→ ABOUT THIS EXERCISE: Write out the whole listing. Leave out nothing.

☆ ☆ ☆ ☆ ☆

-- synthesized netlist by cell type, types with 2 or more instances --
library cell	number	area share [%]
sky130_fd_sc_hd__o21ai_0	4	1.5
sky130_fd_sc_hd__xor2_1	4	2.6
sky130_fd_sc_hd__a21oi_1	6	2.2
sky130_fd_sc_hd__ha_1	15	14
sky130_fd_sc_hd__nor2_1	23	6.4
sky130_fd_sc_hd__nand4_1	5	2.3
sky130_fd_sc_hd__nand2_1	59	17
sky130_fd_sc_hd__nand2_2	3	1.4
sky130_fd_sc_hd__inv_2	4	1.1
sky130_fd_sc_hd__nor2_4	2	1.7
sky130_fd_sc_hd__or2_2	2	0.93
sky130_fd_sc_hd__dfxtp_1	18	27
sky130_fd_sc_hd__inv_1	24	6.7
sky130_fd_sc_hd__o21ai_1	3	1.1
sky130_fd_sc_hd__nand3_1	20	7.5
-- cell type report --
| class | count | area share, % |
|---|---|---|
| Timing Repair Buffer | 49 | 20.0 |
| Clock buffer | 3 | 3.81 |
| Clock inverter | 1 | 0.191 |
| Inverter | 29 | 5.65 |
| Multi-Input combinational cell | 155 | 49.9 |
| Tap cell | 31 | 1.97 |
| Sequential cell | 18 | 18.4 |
`config.mk`:
```
export PLATFORM = sky130hd
export DESIGN_NAME = ad9910_serial_rx
export DESIGN_NICKNAME = d
export VERILOG_FILES = /design/src/rtl/ad9910_serial_rx.sv
export SDC_FILE = /design/constraint.sdc
export NUM_CORES = 1
export LEC_CHECK = 0
export ABC_AREA = 1
export CAP_MARGIN = 20
export CORE_MARGIN = 5
export CORE_UTILIZATION = 31
export DETAILED_ROUTE_END_ITERATION = 10
export PLACE_DENSITY = 0.47
export SKIP_CTS_REPAIR_TIMING = 1
export SLEW_MARGIN = 20
export SYNTH_ARGS = -nofsm -noshare
export SYNTH_HDL_FRONTEND = slang
export SYNTH_SLANG_ARGS = --single-unit
export TNS_END_PERCENT = 50
```
`constraint.sdc`:
```
create_clock -name iClk -period 2.4 [get_ports iClk]
set_clock_uncertainty 0.2 [all_clocks]
set_input_delay 0.48 -clock iClk [delete_from_list [all_inputs] [get_ports iClk]]
set_output_delay 0.48 -clock iClk [all_outputs]
set_load 0.02 [all_outputs]
```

☆ ☆ ☆ ☆ ☆

→ YOUR SOLUTION:
-- synthesized netlist by cell type, types with 2 or more instances --
library cell	number	area share [%]
sky130_fd_sc_hd__o21ai_0	4	1.5
sky130_fd_sc_hd__xor2_1	4	2.6
sky130_fd_sc_hd__a21oi_1	6	2.2
sky130_fd_sc_hd__ha_1	15	14
sky130_fd_sc_hd__nor2_1	23	6.4
sky130_fd_sc_hd__nand4_1	5	2.3
sky130_fd_sc_hd__nand2_1	59	17
sky130_fd_sc_hd__nand2_2	3	1.4
sky130_fd_sc_hd__inv_2	4	1.1
sky130_fd_sc_hd__nor2_4	2	1.7
sky130_fd_sc_hd__or2_2	2	0.93
sky130_fd_sc_hd__dfxtp_1	18	27
sky130_fd_sc_hd__inv_1	24	6.7
sky130_fd_sc_hd__o21ai_1	3	1.1
sky130_fd_sc_hd__nand3_1	20	7.5
-- cell type report --
| class | count | area share, % |
|---|---|---|
| Timing Repair Buffer | 49 | 20.0 |
| Clock buffer | 3 | 3.81 |
| Clock inverter | 1 | 0.191 |
| Inverter | 29 | 5.65 |
| Multi-Input combinational cell | 155 | 49.9 |
| Tap cell | 31 | 1.97 |
| Sequential cell | 18 | 18.4 |
`config.mk`:
```
export PLATFORM = sky130hd
export DESIGN_NAME = ad9910_serial_rx
export DESIGN_NICKNAME = d
export VERILOG_FILES = /design/src/rtl/ad9910_serial_rx.sv
export SDC_FILE = /design/constraint.sdc
export NUM_CORES = 1
export LEC_CHECK = 0
export ABC_AREA = 1
export CAP_MARGIN = 20
export CORE_MARGIN = 5
export CORE_UTILIZATION = 31
export DETAILED_ROUTE_END_ITERATION = 10
export PLACE_DENSITY = 0.47
export SKIP_CTS_REPAIR_TIMING = 1
export SLEW_MARGIN = 20
export SYNTH_ARGS = -nofsm -noshare
export SYNTH_HDL_FRONTEND = slang
export SYNTH_SLANG_ARGS = --single-unit
export TNS_END_PERCENT = 50
```
`constraint.sdc`:
```
create_clock -name iClk -period 2.4 [get_ports iClk]
set_clock_uncertainty 0.2 [all_clocks]
set_input_delay 0.48 -clock iClk [delete_from_list [all_inputs] [get_ports iClk]]
set_output_delay 0.48 -clock iClk [all_outputs]
set_load 0.02 [all_outputs]
```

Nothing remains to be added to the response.